橋下徹 「どうして君は友だちがいないのか」(河出書房新社)にみる社会・家族そして処世術


橋下徹とはいかなる人物であるか非常に興味がある。橋下氏にはそれは困難な境遇から「社会的地位」を獲得した人に見られる危うさが感じられる。「どうして君は友だちがいないのか」から彼の人物像が見えてくる。

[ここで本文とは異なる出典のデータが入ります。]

### src/rtl/sync_fifo.sv
// sync_fifo: parametrised single-clock FIFO for byte streams between the
// processor and board peripherals.
// Read mode is selected by SHOWAHEAD (0 = registered q, 1 = show-ahead q).
// Define SYNC_FIFO_STATUS_EN to build the overflow/underflow sticky flags and
// the almost_full comparator. Without it, those three outputs are tied low.
// The accept/reject rules for reads and writes are the same in both builds.
module sync_fifo #(
    parameter int WIDTH       = 8,
    parameter int DEPTH_LOG2  = 4,
    parameter int AFULL_LEVEL = 12,
    parameter int SHOWAHEAD   = 0
) (
    input  logic                  clk,
    input  logic                  reset,
    input  logic                  clear,
    input  logic [WIDTH-1:0]      data,
    input  logic                  wrreq,
    input  logic                  rdreq,
    output logic [WIDTH-1:0]      q,
    output logic                  empty,
    output logic                  full,
    output logic                  almost_full,
    output logic [DEPTH_LOG2:0]   usedw,
    output logic                  overflow,
    output logic                  underflow
);

    localparam int DEPTH = 1 << DEPTH_LOG2;
    localparam logic [DEPTH_LOG2:0] DEPTH_CNT = (DEPTH_LOG2 + 1)'(DEPTH);

    logic [WIDTH-1:0]      mem [DEPTH];
    logic [DEPTH_LOG2-1:0] wr_ptr;
    logic [DEPTH_LOG2-1:0] rd_ptr;
    logic [DEPTH_LOG2:0]   count;
    logic                  rd_acc;
    logic                  wr_acc;

    // Status flags come only from the registered count, so wrreq/rdreq
    // cannot reach them combinationally.
    assign empty = (count == '0);
    assign full  = (count == DEPTH_CNT);
    assign usedw = count;

    // A read needs data. A write needs space, or a read that frees a slot
    // in the same cycle. Clear and reset take priority over both.
    assign rd_acc = rdreq && !empty;
    assign wr_acc = wrreq && (!full || rd_acc);

    // Storage has no reset. A flush or reset only moves the pointers.
    always_ff @(posedge clk) begin
        if (reset && !clear && wr_acc) begin
            mem[wr_ptr] <= data;
        end
    end

    // Pointer and occupancy bookkeeping.
    always_ff @(posedge clk) begin
        if (!reset || clear) begin
            wr_ptr <= '0;
            rd_ptr <= '0;
            count  <= '0;
        end else begin
            if (wr_acc) begin
                wr_ptr <= wr_ptr + 1'b1;
            end
            if (rd_acc) begin
                rd_ptr <= rd_ptr + 1'b1;
            end
            case ({wr_acc, rd_acc})
                2'b10:   count <= count + 1'b1;
                2'b01:   count <= count - 1'b1;
                default: count <= count;
            endcase
        end
    end

    // Read data path: either the head entry shown directly, or a register
    // loaded on each accepted read.
    generate
        if (SHOWAHEAD != 0) begin : g_show
            assign q = mem[rd_ptr];
        end else begin : g_reg
            logic [WIDTH-1:0] q_reg;

            // Capture the head entry when a read is accepted. Otherwise hold.
            always_ff @(posedge clk) begin
                if (!reset) begin
                    q_reg <= '0;
                end else if (!clear && rd_acc) begin
                    q_reg <= mem[rd_ptr];
                end
            end

            assign q = q_reg;
        end
    endgenerate

`ifdef SYNC_FIFO_STATUS_EN
    localparam logic [DEPTH_LOG2:0] AFULL_CNT = (DEPTH_LOG2 + 1)'(AFULL_LEVEL);

    logic overflow_r;
    logic underflow_r;

    assign almost_full = (count >= AFULL_CNT);
    assign overflow    = overflow_r;
    assign underflow   = underflow_r;

    // Sticky error flags. They are cleared only by reset, not by clear.
    always_ff @(posedge clk) begin
        if (!reset) begin
            overflow_r  <= 1'b0;
            underflow_r <= 1'b0;
        end else if (!clear) begin
            if (wrreq && !wr_acc) begin
                overflow_r <= 1'b1;
            end
            if (rdreq && empty) begin
                underflow_r <= 1'b1;
            end
        end
    end
`else
    assign almost_full = 1'b0;
    assign overflow    = 1'b0;
    assign underflow   = 1'b0;
`endif

endmodule

### config.mk
export PLATFORM = sky130hd
export DESIGN_NAME = sync_fifo
export DESIGN_NICKNAME = d
export VERILOG_FILES = /design/src/rtl/sync_fifo.sv
export SDC_FILE = /design/constraint.sdc
export NUM_CORES = 1
export LEC_CHECK = 0
export CORE_MARGIN = 5
export CORE_UTILIZATION = 30
export DETAILED_ROUTE_END_ITERATION = 10
export SLEW_MARGIN = 10
export SYNTH_ARGS = -nofsm -noshare
export SYNTH_HDL_FRONTEND = slang
export SYNTH_SLANG_ARGS = --single-unit
### constraint.sdc
create_clock -name clk -period 2.9 [get_ports clk]
set_input_delay 0.29 -clock clk [delete_from_list [all_inputs] [get_ports clk]]
set_output_delay 0.29 -clock clk [all_outputs]
set_load 0.02 [all_outputs]
# Word-level counts from Yosys, hierarchy flattened
# Memories as Yosys holds them, arrays and structs flattened. A register that Yosys moved wholly into a read port is not among the register bits.
# Index checks and enable logic that the tools add are counted.
# op_classes
add_sub_neg	4
mul	0
div	0
n_lt_le_gt_ge	0
eq_ne	3
n_shift	0
n_mux	3
bitwise	0
n_reduce_logical	14
# op_table
op	n
$pmux 5 s2	1
$add 4x1->4 const B	2
$add 5x1->5 const B	1
$eq 5x5->1 const B	1
$logic_and 1x1->1	5
$logic_not 1->1	5
$logic_not 5->1	1
$sub 5x1->5 const B	1
$eq 2x1->1 const B	1
$eq 2x2->1 const B	1
$logic_or 1x1->1	2
$mux 1	2
$reduce_bool 2->1	1
# word_totals
regBits	13
latch_bits	0
mem_bits_rw	128
rom_bits	0
inputBits	13
output_inout_bits	18
wordCells	28
memories	1
# mem_list
memory	words	width	read_ports	rd_clocked_by_memory_dff	write_ports	line_no	text
mem	16	8	1	1	1	31	logic [WIDTH-1:0] mem [DEPTH];

# Longest topological paths before layout
# Gate-level depths: netlist of the first run.
# logic_depth
ltp_word	8
depth_mapped	8
ltp_nobuf	8

# Least setup slack after synthesis of the first run
# No wires, ideal clock.
# synth_timing
path_kind	reg2reg
from	register count[4], in the netlist usedw[4]
to	register count[4], in the netlist usedw[4]
setup_ns	0.095
arrival_time_ns	2.585
t_required_ns	2.805
setup_slack_ns	0.220
path_stages_with_launch	9
n_path_buf	0
period_less_slack_ns	2.680
cell_sequence	dfxtp_1 inv_1 a21oi_1 inv_1 fa_1 nand2b_1 a21oi_1 mux2_2 a221oi_1
# synth_via
elab_chain_len	7
word_cells_on_any_way	13
cone_classes	add/sub: 2; eq/ne: 3; mux: 1; reduce/logical: 7
# synth_rtl
item	line_no	text
start: declaration	34	logic [DEPTH_LOG2:0] count;
start signal: assignment	70	2'b10: count <= count + 1'b1;
start signal: assignment	71	2'b01: count <= count - 1'b1;
start signal: assignment	72	default: count <= count;
$logic_not 5->1	40	assign empty = (count == '0);
$logic_not 1->1	46	assign rd_acc = rdreq && !empty;
$logic_and 1x1->1	46	
$logic_or 1x1->1	47	assign wr_acc = wrreq && (!full || rd_acc);
$logic_and 1x1->1	47	
$eq 2x1->1 or $eq 2x2->1 (tied branches)	69	case ({wr_acc, rd_acc})
$pmux 5 s2 or $reduce_bool 2->1 (tied branches)	--	
# Parallel ways exist; a longest one is shown, timed or not.
# A chain may end at the register's enable or synchronous reset.

# Final worst setup path of the first run
# layout_timing
from	register count[0], in the netlist usedw[0]
to	register count[4], in the netlist usedw[4]
# The elaborated chain is that of the path after synthesis.

==> results of run 1 <==
==> cells by family (layout without fill, tap and decap cells) <==
logic type / Yosys count / in the layout / share of synthesized area (%)
adders and majority gates: 9 / 9 / 1.94
xor gates and xnor gates: 4 / 4 / 0.567
buffers and inverters: 25 / 101 / 2.53
DFF: 149 / 149 / 68.9
and+or+nand+nor: 66 / 66 / 4.79
other: 1 / 3 / 0.0606
AOI/OAI and AO/OA: 26 / 26 / 3.93
muxes: 57 / 57 / 17.2
==> worst max-delay path by stage <==
stage | cells after the start | slack [ns] | end
floorplan | 8 | 0.22 | usedw[4]
global placement | 9 | 0.36 | usedw[4]
detailed placement | 9 | 0.27 | usedw[4]
CTS | 8 | 0.35 | usedw[4]
global route | 8 | 0.05 | usedw[4]
finish | 8 | 0.35 | usedw[4]
==> per-layer routing <==
metal / vias up / wire length [um] / track usage [%]
li1: 1482 / - / -
met1: 1661 / 5550 / 14.7
met2: 79 / 6010 / 17.2
met3: 8 / 740 / 3.29
met4: 0 / 85 / 4.04
met5: - / 0 / 0
==> report_power, final <==
group          total, mW  internal, mW  switching, mW
clock network       2.12          1.27          0.849
logic              0.162        0.0647         0.0971
registers           2.34          2.34        0.00832
==> critical path: stages (launching register included) <==
cell	delay [ns]
dfxtp_1	0.36
nor4_1	0.50
a21oi_1	0.17
buf_4	0.18
ha_1	0.32
nand2b_1	0.08
a21oi_1	0.20
mux2_2	0.37
a221oi_1	0.26
==> layout by cell type, fill, tap and decap left out, drive strengths merged, types with 2 or more instances in the layout <==
cell / Yosys / routed
clkinv: 0 / 4
or3: 2 / 2
bufinv: 0 / 2
clkdlybuf4s50: 0 / 27
nand3: 3 / 3
a21oi: 5 / 5
xnor2: 2 / 2
buf: 10 / 34
nand2b: 5 / 5
and3: 2 / 2
mux2: 10 / 10
xor2: 2 / 2
clkinvlp: 0 / 5
nor2: 37 / 37
mux4: 32 / 32
edfxtp: 128 / 128
ha: 8 / 8
inv: 8 / 12
o21ai: 2 / 2
a221o: 8 / 8
a31oi: 2 / 2
mux2i: 15 / 15
clkbuf: 7 / 17
conb: 1 / 3
dfxtp: 21 / 21
nand2: 10 / 10
==> area by class of cell <==
type / count / area share, %
flip-flops and latches: 149 / 56.7
multi-input cells: 165 / 23.6
repair buffers: 61 / 7.15
clock buffers: 17 / 5.66
well taps: 270 / 4.49
clock inverters: 15 / 2.03
inverters: 8 / 0.399
==> impl_metrics.prom, run 1 <==
# TYPE chip_impl_metric gauge
chip_impl_metric{name="cts_max_path_buffers",unit=""} 2
chip_impl_metric{name="initialDrtViolationCount",unit=""} 215
chip_impl_info{name="regToRegEndpoint",value="usedw[4]"} 1
chip_impl_metric{name="synth_top_area_share",unit="%"} 62.1
chip_impl_metric{name="slew_viol_final",unit=""} 0
chip_impl_info{name="setup.worst_path.start_class",value="flip-flop"} 1
chip_impl_metric{name="track_usage",unit="%"} 11.0
chip_impl_metric{name="synth_seq_area_share",unit="%"} 68.9
chip_impl_metric{name="fin_skew",unit="ns"} 0.0204
chip_impl_metric{name="post_cts.repair.setup_buffers",unit=""} 0
chip_impl_metric{name="routed-via-count",unit=""} 3230
chip_impl_metric{name="min_period_over_period",unit="%"} 87.9
chip_impl_metric{name="dpl_worst_slack",unit="ns"} 0.275
chip_impl_metric{name="p_total",unit="mW"} 4.62
chip_impl_metric{name="finalWorstSetupSlack",unit="ns"} 0.352
chip_impl_metric{name="top_level_ports",unit=""} 31
chip_impl_metric{name="final.setup.tns",unit="ns"} 0
chip_impl_metric{name="postCtsHoldBufs",unit=""} 0
chip_impl_metric{name="asyncSetResetFlopFracSynth",unit="%"} 0
chip_impl_info{name="timing.critical_path.from",value="usedw[0]"} 1
chip_impl_metric{name="routed_wire_length_per_instance",unit="um"} 18.1
chip_impl_metric{name="report.final.hold_viol_count",unit=""} 0
chip_impl_info{name="run_status",value="finished clean"} 1
chip_impl_metric{name="grt_remaining_overflow",unit=""} 0
chip_impl_metric{name="post-route-util",unit="%"} 37.1
chip_impl_info{name="timing.hold.worst_endpoint",value="q[1]"} 1
chip_impl_metric{name="crit_path_max_fanout",unit=""} 6
chip_impl_info{name="hold_path.class",value="reg -> reg"} 1
chip_impl_metric{name="netlist_area",unit="um^2"} 6180
chip_impl_metric{name="synth_warnings",unit=""} 0
chip_impl_metric{name="fin_area",unit="um^2"} 7520
chip_impl_metric{name="place_area",unit="um^2"} 6940
chip_impl_metric{name="die_width",unit="um"} 154
chip_impl_metric{name="largest_register_ffs",unit=""} 128
chip_impl_metric{name="dieHeight",unit="um"} 154
chip_impl_metric{name="multi_input_comb_area",unit="um^2"} 1770
chip_impl_metric{name="place.detailed.instances",unit=""} 653
chip_impl_info{name="synth_area_leaders",value="edfxtp_1, mux4_1, dfxtp_1"} 1
chip_impl_metric{name="ctsResizeCount",unit=""} 0
chip_impl_info{name="cts_tree",value="yes"} 1
chip_impl_metric{name="core",unit="um^2"} 20300
chip_impl_metric{name="ir_worst_vdd",unit="uV"} 318
chip_impl_metric{name="drt-vias-per-instance",unit=""} 4.72
chip_impl_metric{name="clk_transition_reported_paths",unit="ns"} 0.06
chip_impl_metric{name="place.gp.congestion",unit=""} 0.737
chip_impl_metric{name="finalSetupViolCount",unit=""} 0
chip_impl_metric{name="port-buffer-count",unit=""} 27
chip_impl_metric{name="grt_max_degree",unit=""} 36
chip_impl_metric{name="sequential_cell_area",unit="um^2"} 4270
chip_impl_info{name="crit_path_end_kind",value="flip-flop"} 1
chip_impl_metric{name="worst-slew-pin-transition",unit="ns"} 1.20
chip_impl_info{name="setup_repair_after_global_routing_missed_its_margin",value="false"} 1
chip_impl_metric{name="worstPathArrival",unit="ns"} 2.88
chip_impl_metric{name="fin_worst_hold_slack",unit="ns"} 0.521
chip_impl_metric{name="syn_inst",unit=""} 337
chip_impl_metric{name="post-route-min-period",unit="ns"} 2.55
chip_impl_metric{name="power.static_leakage",unit="nW"} 2.46
chip_impl_metric{name="nFillCells",unit=""} 1892
chip_impl_metric{name="cts-htree-levels",unit=""} 4
chip_impl_metric{name="power_density",unit="nW/um^2"} 614
chip_impl_metric{name="worstPathRequired",unit="ns"} 3.23
chip_impl_metric{name="slew-limit-headroom",unit="%"} 19.1
chip_impl_metric{name="firstDrtPassIters",unit=""} 4
chip_impl_metric{name="hold_path_depth",unit=""} 1
chip_impl_info{name="worstSetupPathType",value="reg -> reg"} 1
chip_impl_info{name="synthMostInstantiatedCell",value="edfxtp_1"} 1
chip_impl_metric{name="global_route_wire_length_before_repair",unit="um"} 19400
chip_impl_metric{name="ff2ff_path_depth",unit=""} 8
chip_impl_info{name="rr_startpoint",value="usedw[0]"} 1
chip_impl_metric{name="cts.sinks",unit=""} 149
chip_impl_metric{name="fmax",unit="GHz"} 0.392
chip_impl_metric{name="antenna_found_initial",unit=""} 0
chip_impl_metric{name="drtAntennaViolNets",unit=""} 0
chip_impl_metric{name="reg2reg_setup_slack",unit="ns"} 0.35
chip_impl_metric{name="dp.final_hpwl",unit="um"} 8180
chip_impl_metric{name="layout-drive-gt1-share",unit="%"} 22.4
chip_impl_info{name="cts_root_buffer",value="clkbuf_16"} 1
chip_impl_metric{name="post_synth_edffs",unit=""} 128
chip_impl_metric{name="layoutNonFillerInstCount",unit=""} 685
chip_impl_metric{name="nNetsFinal",unit=""} 424
chip_impl_metric{name="n_antenna_cell",unit=""} 0
chip_impl_metric{name="drcViolationCount",unit=""} 0
chip_impl_metric{name="die_area",unit="um^2"} 23600
chip_impl_info{name="synth.cells.most_frequent",value="edfxtp_1, nor2_1, dfxtp_1, mux4_1, mux2i_1"} 1
chip_impl_metric{name="synth.ff_latch_count",unit=""} 149
chip_impl_info{name="synth.largest_area_cell",value="edfxtp_1"} 1
chip_impl_metric{name="synth_cell_types",unit=""} 46
chip_impl_info{name="synth_top_flop_cell",value="edfxtp_1"} 1
chip_impl_metric{name="initial_util",unit="%"} 30.5
chip_impl_info{name="min-delay-start",value="q[1]"} 1
chip_impl_metric{name="syn_avg_cell_area",unit="um^2"} 18.4
chip_impl_metric{name="grt_pass1_vias",unit=""} 3281
chip_impl_metric{name="total_wirelength_of_the_detailed_routed_design",unit="um"} 12400
chip_impl_metric{name="num_rows",unit=""} 52
chip_impl_metric{name="numCtsBuffers",unit=""} 17
chip_impl_metric{name="layout-area-overhead-vs-synth",unit="%"} 21.6
chip_impl_metric{name="drv_cap",unit=""} 0
chip_impl_metric{name="clkLatencyLatePin",unit="ns"} 0.43
(Power assumes the default switching activity.)
==> inputs of run 2 (changes only) <==
--- a/config.mk
+++ b/config.mk
@@ -6,8 +6,9 @@
 export NUM_CORES = 1
 export LEC_CHECK = 0
 export CORE_MARGIN = 5
-export CORE_UTILIZATION = 30
+export CORE_UTILIZATION = 50
 export DETAILED_ROUTE_END_ITERATION = 10
+export PLACE_DENSITY = 0.68
 export SLEW_MARGIN = 10
 export SYNTH_ARGS = -nofsm -noshare
 export SYNTH_HDL_FRONTEND = slang
==> run 2 against run 1 <==
Compared with the run above: clock skew fell by 0.016 ns; flip-flop and latch count did not move; final area fell by 1.6%; clock power rose by 11%; total power rose by 5.0%; combinational power barely moved; setup slack improved by 0.055 ns; clock-buffer cell count rose by 3; sequential share of layout area rose by 0.94 points; largest cell class unchanged; largest power group is now the clock network.
==> impl_metrics.prom, run 2 (synthesis results as in run 1) <==
# TYPE chip_impl_metric gauge
chip_impl_info{name="run_status",value="finished clean"} 1
chip_impl_metric{name="cts_max_path_buffers",unit=""} 2
chip_impl_metric{name="worstPathRequired",unit="ns"} 3.22
chip_impl_info{name="timing.hold.worst_endpoint",value="q[0]"} 1
chip_impl_metric{name="final.setup.tns",unit="ns"} 0
chip_impl_metric{name="reg2reg_setup_slack",unit="ns"} 0.41
chip_impl_metric{name="power_density",unit="nW/um^2"} 656
chip_impl_metric{name="drcViolationCount",unit=""} 0
chip_impl_metric{name="report.final.hold_viol_count",unit=""} 0
chip_impl_metric{name="worstPathArrival",unit="ns"} 2.81
chip_impl_info{name="cts_root_buffer",value="clkbuf_16"} 1
chip_impl_metric{name="place.gp.congestion",unit=""} 0.820
chip_impl_info{name="cts_tree",value="yes"} 1
chip_impl_metric{name="place.detailed.instances",unit=""} 542
chip_impl_metric{name="nNetsFinal",unit=""} 415
chip_impl_metric{name="largest_register_ffs",unit=""} 128
chip_impl_metric{name="num_rows",unit=""} 40
chip_impl_info{name="cp_slowest_cell",value="nor4_1"} 1
chip_impl_metric{name="post-route-util",unit="%"} 61.3
chip_impl_metric{name="routed-via-count",unit=""} 3184
chip_impl_metric{name="hold_path_depth",unit=""} 1
chip_impl_metric{name="grt_pass1_vias",unit=""} 3230
chip_impl_metric{name="post_cts.repair.setup_buffers",unit=""} 0
chip_impl_metric{name="critical_path_depth",unit=""} 8
chip_impl_metric{name="die_area",unit="um^2"} 14700
chip_impl_info{name="cpLargestDelayFamily",value="compound AO/OA/AOI/OAI gates"} 1
chip_impl_metric{name="clk_transition_reported_paths",unit="ns"} 0.06
chip_impl_info{name="regToRegEndpoint",value="usedw[4]"} 1
chip_impl_metric{name="routed_wire_length_per_instance",unit="um"} 20.3
chip_impl_metric{name="antenna_found_initial",unit=""} 0
chip_impl_metric{name="global_route_wire_length_before_repair",unit="um"} 18200
chip_impl_metric{name="drv_cap",unit=""} 0
chip_impl_metric{name="grt_max_degree",unit=""} 29
chip_impl_info{name="cp_cell_sequence",value="nor4_1 > a21oi_1 > buf_4 > ha_1 > nand2b_1 > a21oi_1 > mux2_2 > a221oi_1"} 1
chip_impl_info{name="crit_path_end_kind",value="flip-flop"} 1
chip_impl_metric{name="slew_viol_final",unit=""} 0
chip_impl_metric{name="min_period_over_period",unit="%"} 86.0
chip_impl_metric{name="dp.final_hpwl",unit="um"} 7610
chip_impl_metric{name="fin_worst_hold_slack",unit="ns"} 0.485
chip_impl_metric{name="drtAntennaViolNets",unit=""} 0
chip_impl_info{name="hold_path.class",value="reg -> reg"} 1
chip_impl_info{name="setup.worst_path.start_class",value="flip-flop"} 1
chip_impl_metric{name="ctsResizeCount",unit=""} 0
chip_impl_info{name="timing.critical_path.from",value="usedw[0]"} 1
chip_impl_info{name="worstSetupPathType",value="reg -> reg"} 1
chip_impl_metric{name="postCtsHoldBufs",unit=""} 0
chip_impl_info{name="crit_top_cell",value="a21oi_1"} 1
chip_impl_metric{name="fmax",unit="GHz"} 0.401
chip_impl_metric{name="cts-htree-levels",unit=""} 4
chip_impl_metric{name="power.static_leakage",unit="nW"} 2.46
chip_impl_metric{name="finalSetupViolCount",unit=""} 0
chip_impl_metric{name="numCtsBuffers",unit=""} 17
chip_impl_metric{name="initialDrtViolationCount",unit=""} 239
chip_impl_metric{name="fin_skew",unit="ns"} 0.00430
chip_impl_info{name="layout.cells.most_common",value="edfxtp_1"} 1
chip_impl_metric{name="top_level_ports",unit=""} 31
chip_impl_info{name="mostFrequentLayoutCells",value="edfxtp_1, nor2_1, clkdlybuf4s50_1"} 1
chip_impl_metric{name="firstDrtPassIters",unit=""} 4
chip_impl_metric{name="port-buffer-count",unit=""} 27
chip_impl_metric{name="cts.sinks",unit=""} 149
chip_impl_metric{name="clkLatencyLatePin",unit="ns"} 0.41
chip_impl_metric{name="crit_path_max_fanout",unit=""} 6
chip_impl_metric{name="post-route-min-period",unit="ns"} 2.49
chip_impl_metric{name="grt_remaining_overflow",unit=""} 0
chip_impl_info{name="setup_repair_after_global_routing_missed_its_margin",value="false"} 1
chip_impl_metric{name="n_antenna_cell",unit=""} 0
chip_impl_metric{name="nFillCells",unit=""} 860
chip_impl_metric{name="critPathBufInv",unit=""} 1
chip_impl_metric{name="die_width",unit="um"} 121
chip_impl_info{name="min-delay-start",value="q[0]"} 1
chip_impl_metric{name="dieHeight",unit="um"} 121
chip_impl_metric{name="total_wirelength_of_the_detailed_routed_design",unit="um"} 11600
chip_impl_metric{name="core",unit="um^2"} 12100
chip_impl_metric{name="layout-area-overhead-vs-synth",unit="%"} 19.6
chip_impl_metric{name="worst-slew-pin-transition",unit="ns"} 0.768
chip_impl_metric{name="ff2ff_path_depth",unit=""} 8
chip_impl_metric{name="delay_of_the_slowest_critical_path_stage",unit="ns"} 0.48
chip_impl_metric{name="initial_util",unit="%"} 51.3
chip_impl_info{name="rr_startpoint",value="usedw[0]"} 1
chip_impl_metric{name="track_usage",unit="%"} 17.2
chip_impl_metric{name="slew-limit-headroom",unit="%"} 48.6
chip_impl_metric{name="drt-vias-per-instance",unit=""} 5.55
chip_impl_metric{name="layout-drive-gt1-share",unit="%"} 20.0
chip_impl_metric{name="ir_worst_vdd",unit="uV"} 392
chip_impl_metric{name="layoutNonFillerInstCount",unit=""} 574
## run 2: routing by layer
layer	routed length [um]	vias up	global-route usage, %	share of wire [%]
met5	0	-	0	0
met4	166	0	7.21	1.4
met3	720	14	4.01	6.2
met2	5820	92	27.7	50
met1	4930	1619	22.5	42
li1	-	1459	-	-
## run 2: through the flow
step	worst slack (ns)	instance area (um^2)	power, mW
final	0.407	7400	4.85
after global routing	0.0579	7400	5.00
after CTS	0.422	7400	4.90
after detailed placement	0.301	6760	2.55
after global placement	0.361	6760	2.55
after floorplan	0.220	6190	2.47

この本は、2007年にいじめに悩む中学生を対象に自身の経験を踏まえた対処法を書いている。
 こどものころの人間関係に悩む必要はない。
 うまくいかなくても自分の責任ではない。
 人間関係は変わっていく一時的なものだ。
 もし身の危険があるような場合は、強いもの手下になってスネ夫のように生きればいい。
 いじめられるのが嫌ならいじめる側になればいい。
 やがて出口は見えていくる。・・・・

彼がつらい子供時代を過ごし、学んだことがよくわかる。彼の子どもたちに対するアドバイスの当否はひとまず置いておく。この本のなかで大人社会・家族・処世術について触れているところを見てみる。彼の人柄が見えてくる。

彼は言う。
 大人の社会は利害関係が発生して、損得勘定で動くことが多い。
 仕事ができるかどうかで人生の80%は決まる。
 いわゆる友だちよりも、(仕事に関して)教え教えられる関係のほうが重要になってくる。
お金を稼ぐためにうまく仕事するかが大切だということだ。彼がサラ金御用弁護士になって短期間で年収数億を稼ぐようになったことが理解できる。では現在の政治家稼業はどこで損得勘定があっているのだろうか。きっと私の想像できない部分で帳尻があい、損をしない計算になっているのであろう。「親切で何も要求しない正義の味方なんていない」と彼は明言する。

家族についてはこう書いている。
 家族が大人にとっての友だちだ
 家族がいればさびしくない
 損得抜きで並列の関係でいられる
これは友だちについて「そもそもが役に立たない存在」メリットなし、面倒ばかり、いっしょにいてもなにか与えてくれるわけではないと断じているのと好対照である。家族についての本心だろう。彼の3男4女の子だくさんもそれを裏付けている。しかし「もちろん、これは平和な家庭の場合で、家族が落ちつかない場合は、お父さんもお母さんも、そとに友だちを求めてさまよっていることもままありますが・・・。」とも書いている。自分の親のことが念頭にあるのだろう。家族関係ではずいぶん苦労をしたのだろう。政治家は公人でありプラバシー権は制限される。しかし家族は別である。橋下氏の家族について云々することは控えるべきである。彼にとって家族以外の人間関係は損得有の上下関係でさびしいもののようだ。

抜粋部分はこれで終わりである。